Identifying specific components of successful interventions aids understanding of how interventions are having an effect and clear reporting of intervention design allows for easier replication [54]. Previous reviews have attempted to make conclusions regarding specific effective components of interventions. Suggestions that weight monitoring and setting weight goals could be useful [46] and also monitoring along with education counselling and physical activity sessions [51, 55] have been made. Another review suggested that interventions should be based on the Theory of Planned Behaviour, but the rationale for using this model over others in this population was unclear [56]. None of these reviews examined intervention components systematically. A more recent review by Gardner et al. assessed interventions targeting gestational weight gain from a psychological perspective and specifically examined intervention content and delivery methods [57]. This review comprised 10 controlled trials, all included in the current review; only two of the studies reported basing interventions on theory and the studies used, on average, five behaviour change strategies (self-monitoring, feedback provision and setting behavioural goals were the most common), but no conclusions could be drawn as to their contribution to study outcomes. Broadly consistent with this were the four studies in the current review which were not included in the review by Gardner et al. [57]. Their review questioned the evidence supporting the benefits of weight monitoring, but tentatively suggested that information provision had been underused and that it might be of benefit to have a narrower focus of intervention targets [57].

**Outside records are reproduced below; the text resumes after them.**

This design comes from an exercise in tuning for small area, a short achievable clock period and few clock cycles on the open sky130 flow, not from production work. Function was checked by simulation only, so behaviour that the tests miss may differ from the original.

==> run C <==
Design math24_async, start of the top module:
module math24_async(
    input  wire                iw_clk,
    input  wire                iw_rst,
    input  wire [23:0] iw_math_ctrl,
    input  wire [23:0] iw_math_opa,
    input  wire [23:0] iw_math_opb,
    input  wire [23:0] iw_math_opc,
    output wire                ow_csr_wen,
    output wire [11:0] ow_csr_waddr,
    output wire [23:0] ow_csr_wdata
);
export LEC_CHECK = 0
export CAP_MARGIN = 40
export CORE_MARGIN = 2
export CORE_UTILIZATION = 65
export SLEW_MARGIN = 40
create_clock -name core_clock -period 75.0 [get_ports {iw_clk}]
standard.sh (not shown) runs the stock make flow with config.mk's settings and CLKGATE_MAP_FILE= SYNTH_SCRIPT=/design/flow/synth_recipe.tcl, a recipe that flattens the netlist after the stock synthesis.
==> flow/flow/run.sh <==
#!/bin/bash
# Standard layout, with plain buf_1 cells as the port buffers instead of the
# delay buffers buffer_ports picks by default.
set -e
export BUFFER_PORTS_ARGS="-buffer_cell sky130_fd_sc_hd__buf_1"
bash standard.sh > standard.log 2>&1
==> inputs of run A, as changes to run C <==
--- a/flow/design.v
+++ b/flow/design.v
@@ -118,14 +118,46 @@
             for (i = 0; i < 13; i = i + 1) begin
                 s[i]   = a[i] ^ b[i] ^ c[i];
                 c[i+1] = (a[i] & b[i]) | (c[i] & (a[i] ^ b[i]));
             end
             radd13 = {c[13], s};
         end
     endfunction
+    function automatic [13:0] radd13s(input [12:0] a, input [12:0] b, input cin);
+        reg [13:0] c, pa;
+        reg [12:0] s, p;
+        integer i;
+        begin
+            p = a ^ b;
+            c[0] = cin;
+            for (i = 0; i < 9; i = i + 1)
+                c[i+1] = (a[i] & b[i]) | (c[i] & p[i]);
+            for (i = 0; i < 9; i = i + 1)
+                s[i] = p[i] ^ c[i];
+            pa[9] = 1'b1;
+            c[9]  = 1'b0;
+            for (i = 9; i < 13; i = i + 1) begin
+                c[i+1]  = (a[i] & b[i]) | (c[i] & p[i]);
+                pa[i+1] = pa[i] & p[i];
+            end
+            for (i = 9; i < 13; i = i + 1)
+                s[i] = p[i] ^ (c[i] | (radd9c(a, b, cin) & pa[i]));
+            radd13s = {c[13] | (radd9c(a, b, cin) & pa[13]), s};
+        end
+    endfunction
+    function automatic radd9c(input [12:0] a, input [12:0] b, input cin);
+        reg c;
+        integer i;
+        begin
+            c = cin;
+            for (i = 0; i < 9; i = i + 1)
+                c = (a[i] & b[i]) | (c & (a[i] ^ b[i]));
+            radd9c = c;
+        end
+    endfunction
     function automatic [71:0] step(input [23:0] r, input [23:0] q, input [23:0] d,
                                    input [NM-1:0] m, input ln, input sg, input sbt,
                                    input mxx, input mng, input [1:0] nsl, input sa_,
                                    input [23:0] dx);
         reg [25:0] X, Y, XA, XB, XC, XD, YA, YB, YC;
         reg        cin, cinh, ch, dum;
         reg [13:0] sl, sh;
@@ -158,15 +190,15 @@
             Y = (rep26(m[M_DIV] | m[M_MUL] | m[M_ADD] | m[M_CMP]) & YA) |
                 (rep26(m[M_SQRT]) & YB) | (rep26(m[M_NEGQ] | m[M_CLAMP]) & YC);
             cin  = (m[M_DIV] & ~(sg & d[23])) | (m[M_MUL] & q[0] & mng) | m[M_SQRT] |
                    m[M_NEGQ] | m[M_NEGR] | (m[M_ADD] & sbt) | m[M_CMP];
             cinh = m[M_DIV] | m[M_SQRT] | m[M_NEGQ] | (m[M_ADD] & sbt) | m[M_CMP];
             sl = radd13(X[12:0], Y[12:0], cin);
             ch = ln ? cinh : sl[13];
-            sh = radd13(X[25:13], Y[25:13], ch);
+            sh = radd13s(X[25:13], Y[25:13], ch);
             S  = {sh[11:0], sl[11:0]};
             qh = sh[13];
             ql = ln ? sl[13] : sh[13];
             XV = {X[24:13], X[11:0]};
             k_hold_r = ~(m[M_DIV] | m[M_SQRT] | m[M_MUL] | m[M_NEGR]);
             rn = ({24{m[M_DIV] | m[M_SQRT]}} &
                      {qh ? S[23:12] : XV[23:12], ql ? S[11:0] : XV[11:0]}) |
@@ -192,15 +224,46 @@
                  ({24{m[M_CLAMP]}} & {(~lth ? r[23:12] : d[23:12]), (~ltl ? r[11:0] : d[11:0])}) |
                  ({24{k_hold_d}} & d);
             step = {rn, qn, dn};
         end
     endfunction
     reg         act;                     
     reg         e23, e25, g24;           
-    wire [NM+2:0] md_r = act ? modef(op, ph == P_CTRL, e23, e25, g24) : {(NM+3){1'b0}};
+    function automatic [9:0] opclass(input [4:0] o);
+        opclass = {(o == 5'h00) || (o == 5'h04) || (o == 5'h14),
+                   (o == 5'h04),
+                   (o == 5'h01) || (o == 5'h02) || (o == 5'h15) || (o == 5'h16),
+                   (o == 5'h03) || (o == 5'h17),
+                   (o == 5'h05) || (o == 5'h06),
+                   (o == 5'h05),
+                   (o == 5'h07) || (o == 5'h18),
+                   (o == 5'h10) || (o == 5'h13),
+                   ((o >= 5'h08) && (o <= 5'h0B)) || ((o >= 5'h19) && (o <= 5'h1C)),
+                   (o == 5'h0E) || (o == 5'h0F) || (o == 5'h11) || (o == 5'h12)};
+    endfunction
+    reg  [9:0] cf;
+    wire c_mul = cf[9], c_muls = cf[8], c_div = cf[7], c_sqrt = cf[6], c_sdiv = cf[5],
+         c_divs = cf[4], c_negs = cf[3], c_neg = cf[2], c_cmp = cf[1], c_add = cf[0];
+    wire f0 = (ph == P_CTRL);
+    wire negq2 = c_divs & e25;
+    reg  [NM+2:0] md_r;
+    always @* begin
+        md_r = {(NM+3){1'b0}};
+        md_r[M_MUL]   = act & c_mul;
+        md_r[NM+2]    = act & c_muls & e23;
+        md_r[M_DIV]   = act & (c_div | (c_sdiv & ~f0 & ~g24));
+        md_r[M_SQRT]  = act & c_sqrt;
+        md_r[M_NEGQ]  = act & (c_negs | c_neg | (c_sdiv & f0) | negq2);
+        md_r[NM]      = c_negs | (c_sdiv & f0);
+        md_r[NM+1]    = negq2;
+        md_r[M_NEGR]  = act & c_sdiv & g24 & ~negq2;
+        md_r[M_ADD]   = act & c_add;
+        md_r[M_CMP]   = act & (c_cmp | (clampop & f0));
+        md_r[M_CLAMP] = act & clampop & ~f0;
+    end
     wire first = (ph == P_CTRL);
     wire [23:0] R0 = R & {24{~(first & ~clampop)}};
     wire [23:0] D0 = D & {24{~(first & sqrtop)}};
     wire        yinv = (md_r[M_DIV] & ~(sgn & D0[23])) | (md_r[M_MUL] & md_r[NM+2]) |
                        (md_r[M_ADD] & sub) | md_r[M_CMP];
     wire [23:0] dx = D0 ^ {24{yinv}};
     wire [71:0] so = step(R0, Q, D0, md_r[NM-1:0], lane, sgn, sub, mx, md_r[NM+2],
@@ -277,14 +340,15 @@
     always @(posedge iw_clk) begin
         if (idle) begin
             Q   <= iw_math_opa;
             D   <= iw_math_opb;
             R   <= iw_math_opc;
             op  <= iw_math_ctrl[5:1];
             fl  <= opflags(iw_math_ctrl[5:1]);
+            cf  <= opclass(iw_math_ctrl[5:1]);
             sa  <= iw_math_opa[23];
             cnt <= 6'd0;
             act <= (iw_math_ctrl[5:1] != 5'h1F);
             e23 <= 1'b0; e25 <= 1'b0; g24 <= 1'b0;
             W   <= {iw_math_ctrl[23:1], 1'b0};
         end else begin
             R <= Rn; Q <= Qn; D <= Dn;
==> impl_metrics.yaml <==
run_status:
  status: "finished clean"
final_layout:
  nets: 1801
  area.growth.synth_to_final_pct: 8.64
placement:
  preCtsSetupSlack_ns: 58.54
critical_path:
  reg2reg_from: "ph[1]$_DFF_PP0_"
(the above is from run A)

Our study adds to a growing body of evidence that aims to evaluate lifestyle intervention as a means to minimise the adverse outcome associated with obesity in pregnancy. In comparison to other published reviews [45, 46, 56], we have adopted an original approach by broadening the literature source (multiple data sources, no language restriction), focusing on relevant clinical outcomes (such as Caesarean section, gestational diabetes, macrosomia), and improving our sensitivity by meta-analysing both RCTs and non-RCTs. Furthermore, to minimise bias, the review methodology was registered a priori (Prospero number CRD420111122 http://​www.​crd.​york.​ac.​uk/​PROSPERO). We therefore believe our review provides a comprehensive and reliable analysis of the current evidence and for the first time highlights that lifestyle intervention in pregnancy may reduce the prevalence of gestational diabetes.

The evidence summarised in this work comes from available studies of which most are of low quality, with only four studies fulfilling a medium quality score. Hence, the evidence base is weak and calls for more robust studies. Our trial population is relatively small, the intensity and duration of the interventions of trials varied and trials were predominantly USA in origin; a phenomenon common to many public health reviews, especially on obesity. Although our focus was on antenatal lifestyle intervention for obese and overweight pregnant women, our search yielded some studies that contained a mixed group of obese and normal weight women and we excluded all the non-obese participants from our analysis. Still, this may lead to inconsistencies in measuring the effect of the intervention as well as under- or overestimating the treatment effect. Furthermore, even though our search was systematic and rigorous, we could have missed eligible studies inadvertently.